=== HOW TO COMPLETE THIS TASK ===
Your answer must consist of exactly the lines below, starting with the line with "rsp_value_res = value_w[0];" and going on through the line with "- design area went down by 2.7%", and nothing else.

*** Opening GIVEN RECORDS ***

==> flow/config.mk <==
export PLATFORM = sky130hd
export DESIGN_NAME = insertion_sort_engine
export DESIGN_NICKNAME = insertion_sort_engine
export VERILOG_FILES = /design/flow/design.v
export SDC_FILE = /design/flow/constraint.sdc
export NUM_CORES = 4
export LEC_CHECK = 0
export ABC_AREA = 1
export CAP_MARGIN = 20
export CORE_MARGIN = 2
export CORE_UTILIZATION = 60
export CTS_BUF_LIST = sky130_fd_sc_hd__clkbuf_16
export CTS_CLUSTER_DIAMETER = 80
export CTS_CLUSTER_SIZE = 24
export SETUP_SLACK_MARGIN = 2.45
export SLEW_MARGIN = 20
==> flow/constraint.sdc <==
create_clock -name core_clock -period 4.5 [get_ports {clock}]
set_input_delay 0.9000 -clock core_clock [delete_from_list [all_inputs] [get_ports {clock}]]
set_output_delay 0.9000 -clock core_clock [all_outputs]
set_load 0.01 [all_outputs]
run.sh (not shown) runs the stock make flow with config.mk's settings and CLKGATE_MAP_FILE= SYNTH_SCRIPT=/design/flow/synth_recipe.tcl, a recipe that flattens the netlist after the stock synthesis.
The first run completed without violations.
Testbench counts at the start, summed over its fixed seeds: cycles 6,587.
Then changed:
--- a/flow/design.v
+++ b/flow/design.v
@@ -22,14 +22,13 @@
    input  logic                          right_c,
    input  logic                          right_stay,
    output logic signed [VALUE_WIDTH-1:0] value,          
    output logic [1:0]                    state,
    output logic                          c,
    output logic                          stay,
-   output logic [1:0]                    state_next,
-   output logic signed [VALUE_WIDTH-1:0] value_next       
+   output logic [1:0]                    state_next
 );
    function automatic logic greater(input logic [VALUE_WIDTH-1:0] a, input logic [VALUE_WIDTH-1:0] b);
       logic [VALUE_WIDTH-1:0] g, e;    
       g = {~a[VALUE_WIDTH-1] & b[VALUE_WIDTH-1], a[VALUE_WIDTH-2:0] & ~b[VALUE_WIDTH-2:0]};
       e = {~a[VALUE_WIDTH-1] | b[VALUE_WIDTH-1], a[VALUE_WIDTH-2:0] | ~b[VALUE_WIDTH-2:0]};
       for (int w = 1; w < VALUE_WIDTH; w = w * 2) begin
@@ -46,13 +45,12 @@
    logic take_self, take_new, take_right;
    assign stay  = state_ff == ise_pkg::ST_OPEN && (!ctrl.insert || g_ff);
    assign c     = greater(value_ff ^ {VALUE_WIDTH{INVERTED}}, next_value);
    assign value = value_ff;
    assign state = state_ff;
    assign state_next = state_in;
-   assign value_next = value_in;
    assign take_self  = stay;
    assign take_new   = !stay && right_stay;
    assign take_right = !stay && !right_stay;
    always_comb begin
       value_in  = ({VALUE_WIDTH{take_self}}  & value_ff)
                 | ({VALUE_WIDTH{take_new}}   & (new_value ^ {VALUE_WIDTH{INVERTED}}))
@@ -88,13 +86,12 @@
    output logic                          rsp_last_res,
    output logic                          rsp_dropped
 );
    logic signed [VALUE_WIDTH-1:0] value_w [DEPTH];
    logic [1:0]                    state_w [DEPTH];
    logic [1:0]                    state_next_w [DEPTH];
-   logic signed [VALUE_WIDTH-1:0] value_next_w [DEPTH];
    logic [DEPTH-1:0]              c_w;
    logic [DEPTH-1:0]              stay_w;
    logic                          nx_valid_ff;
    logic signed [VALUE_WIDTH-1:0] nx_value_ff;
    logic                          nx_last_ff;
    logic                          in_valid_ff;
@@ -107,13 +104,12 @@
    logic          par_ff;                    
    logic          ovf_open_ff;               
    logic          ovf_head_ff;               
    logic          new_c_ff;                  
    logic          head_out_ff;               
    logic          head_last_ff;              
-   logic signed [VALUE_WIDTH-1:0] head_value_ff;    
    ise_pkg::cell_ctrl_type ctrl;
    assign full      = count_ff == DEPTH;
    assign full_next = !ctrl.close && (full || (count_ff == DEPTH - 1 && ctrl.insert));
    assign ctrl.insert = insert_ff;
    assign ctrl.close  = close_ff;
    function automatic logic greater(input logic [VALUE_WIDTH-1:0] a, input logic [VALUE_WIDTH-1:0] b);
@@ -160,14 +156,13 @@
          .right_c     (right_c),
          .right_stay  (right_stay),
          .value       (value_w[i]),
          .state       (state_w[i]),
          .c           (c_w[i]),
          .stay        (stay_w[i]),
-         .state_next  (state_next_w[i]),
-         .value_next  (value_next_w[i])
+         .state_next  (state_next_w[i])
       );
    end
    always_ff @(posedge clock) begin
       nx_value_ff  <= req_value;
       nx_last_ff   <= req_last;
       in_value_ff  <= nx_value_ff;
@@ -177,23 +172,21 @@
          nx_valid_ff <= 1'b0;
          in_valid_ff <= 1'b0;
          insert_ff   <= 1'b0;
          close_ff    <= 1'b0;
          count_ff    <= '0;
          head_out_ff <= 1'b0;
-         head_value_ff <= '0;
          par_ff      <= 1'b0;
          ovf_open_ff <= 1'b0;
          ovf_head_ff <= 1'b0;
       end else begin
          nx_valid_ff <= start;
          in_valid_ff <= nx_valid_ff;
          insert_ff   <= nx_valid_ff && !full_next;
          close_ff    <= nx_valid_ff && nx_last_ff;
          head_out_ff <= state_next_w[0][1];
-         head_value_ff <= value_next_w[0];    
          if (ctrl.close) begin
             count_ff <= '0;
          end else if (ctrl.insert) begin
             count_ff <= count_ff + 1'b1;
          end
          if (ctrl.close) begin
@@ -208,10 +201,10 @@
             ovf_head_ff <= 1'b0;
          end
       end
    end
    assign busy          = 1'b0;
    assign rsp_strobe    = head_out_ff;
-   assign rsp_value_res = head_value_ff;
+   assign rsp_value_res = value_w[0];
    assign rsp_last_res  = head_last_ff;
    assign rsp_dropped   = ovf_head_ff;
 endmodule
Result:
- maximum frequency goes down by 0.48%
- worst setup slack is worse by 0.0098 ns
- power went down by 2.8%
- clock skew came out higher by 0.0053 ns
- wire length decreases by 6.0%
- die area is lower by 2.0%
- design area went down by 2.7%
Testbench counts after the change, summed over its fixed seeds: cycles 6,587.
Context: an optimization exercise on an open-source flow, tuned for small area, a short achievable clock period and few clock cycles per item. The choices shown serve that exercise and are no tape-out recipe. RTL that was checked went through simulation tests only; none was proved equivalent to the original. Function not checked in run 1: the RTL went through the layout flow alone. No activity file was given, so power comes from the tool's default toggle rates.

==> flow/design.v, too long to show whole: its modules and the start of the top module <==
// module iter_multiplier: 1243 lines
module iter_multiplier (
    input  logic        clk,
    input  logic        rst_n,
    input  logic        mul_start,
    input  logic [63:0] a,
    input  logic [63:0] b,
    input  logic [1:0]  op,
    input  logic        word,
    input  logic        next,
    output logic [63:0] mul_result,
    output logic        mul_ok,
    output logic        busy
);
  // ...
==> flow/run.sh <==
#!/bin/bash
# synth_recipe.tcl (not shown) runs the flow's synth.tcl, then flattens the netlist and writes it again
# the make line also repeats each setting of config.mk as NAME=value (left out here)
make -C /OpenROAD-flow-scripts/flow DESIGN_CONFIG=/design/flow/config.mk WORK_HOME=/design/flow/orfs CLKGATE_MAP_FILE= SYNTH_SCRIPT=/design/flow/synth_recipe.tcl finish
==> flow/config.mk <==
export PLATFORM = sky130hd
export DESIGN_NAME = iter_multiplier
export DESIGN_NICKNAME = iter_multiplier
export VERILOG_FILES = /design/flow/design.v
export SDC_FILE = /design/flow/constraint.sdc
export NUM_CORES = 4
export LEC_CHECK = 0
export CAP_MARGIN = 20
export CORE_MARGIN = 2
export CORE_UTILIZATION = 40
export SETUP_SLACK_MARGIN = 4.8
export SLEW_MARGIN = 20
==> flow/constraint.sdc <==
create_clock -name core_clock -period 7.5 [get_ports {clk}]
set_input_delay 1.5000 -clock core_clock [delete_from_list [all_inputs] [get_ports {clk}]]
set_output_delay 1.5000 -clock core_clock [all_outputs]
set_load 0.01 [all_outputs]
==> implementation parameters, run 1 <==
Parameter                              Value

Timing
  Max-slew violation total from the final report    0
  Final-report setup violation count    0
  Setup Skew    0.03218 ns
  Min cycle time layout    3.499 ns
  Final Cycle Share    0.4665
  Final hold slack    0.4537 ns

Layout
  Area used by multi-input combinational logic    19050 sq um
  Proportion of cell area occupied by multi-input gates    0.5246
  Non-clk buf share    0.1626
  Antenna fix cells    1
  Seq/total area    0.2081

Global routing
  Total global routing overflow    0
  GR Layer Usage met2    0.4858
  GRT Resource Usage Total    0.3245

Synth
  Mux cell area share after synthesis    0.007036
  Parity-gate share of the synthesized area counting xor and xnor cells    0.1069
  Primary FF master, synth    edfxtp_1
  Compound-cell area share of the yosys netlist    0.1468
  Warning count from the yosys run    1
  Number of enable flip-flop cells after synthesis    149
  Part of the Yosys area used for sequential elements    0.2886
  Net count after synthesis    roughly 3200

Worst hold path
  Path category of the worst min-delay check    flop to flop
  Hold path start    cnt_q[0]$_SDFF_PP0_

Power and ir drop
  Fraction of power spent switching nets    0.4637
  Sequential fraction of design power    0.174
  Pleak    14.92 nW
  Power Density    415.7 nW/um^2
  Cell-internal power    between 0.008 and 0.009 W

CTS
  Number of sinks on the clock net    299
  Max clock buf depth    3
  Skew-Pair Late Insertion Delay    approximately 0.6 ns

Detailed routing
  Via/cell ratio    6.033
  Average routed wire per standard cell    slightly below 30 um
  Drt pass-1 iters    6
  Total via count after detailed routing    around 23000

Floorplanning
  Number of primary I/O pins    201
  Tapcell Cnt    855
  Initial Utilization    0.4035
  # rows    93

Worst setup path
  Cells along the critical path    ha_1 > fa_1 > a31oi_1 > o21ai_1 > a211oi_2 > o31ai_1 > nand2_1 > a21oi_4 > or3_4 > a311oi_2 > o22ai_1

Outcome
  Run status    complete, no violations
From an optimization exercise on the open Yosys and OpenROAD flow, aimed at small area; shortcuts taken in it are not production practice.
The RTL was checked by simulation tests, not by an equivalence proof against the original design.
Power figures rest on the tool's default switching activity, not on a simulated workload.

<file path="design/flow/constraint.sdc">
create_clock -name core_clock -period 11.0 [get_ports {clk}]
set_input_delay 2.2000 -clock core_clock [delete_from_list [all_inputs] [get_ports {clk}]]
set_output_delay 2.2000 -clock core_clock [all_outputs]
set_load 0.01 [all_outputs]
</file>
<file path="design/flow/config.mk">
export PLATFORM = sky130hd
export DESIGN_NAME = rms_current_meter
export DESIGN_NICKNAME = rms_current_meter
export VERILOG_FILES = /design/flow/design.v
export SDC_FILE = /design/flow/constraint.sdc
export NUM_CORES = 4
export LEC_CHECK = 0
export ABC_AREA = 1
export CAP_MARGIN = 20
export CORE_MARGIN = 2
export CORE_UTILIZATION = 60
export CTS_BUF_LIST = sky130_fd_sc_hd__clkbuf_4
export SLEW_MARGIN = 20
</file>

*** Closing GIVEN RECORDS ***

=== FINAL ANSWER ===
+   assign rsp_value_res = value_w[0];
    assign rsp_last_res  = head_last_ff;
    assign rsp_dropped   = ovf_head_ff;
 endmodule
Result:
- maximum frequency goes down by 0.48%
- worst setup slack is worse by 0.0098 ns
- power went down by 2.8%
- clock skew came out higher by 0.0053 ns
- wire length decreases by 6.0%
- die area is lower by 2.0%
- design area went down by 2.7%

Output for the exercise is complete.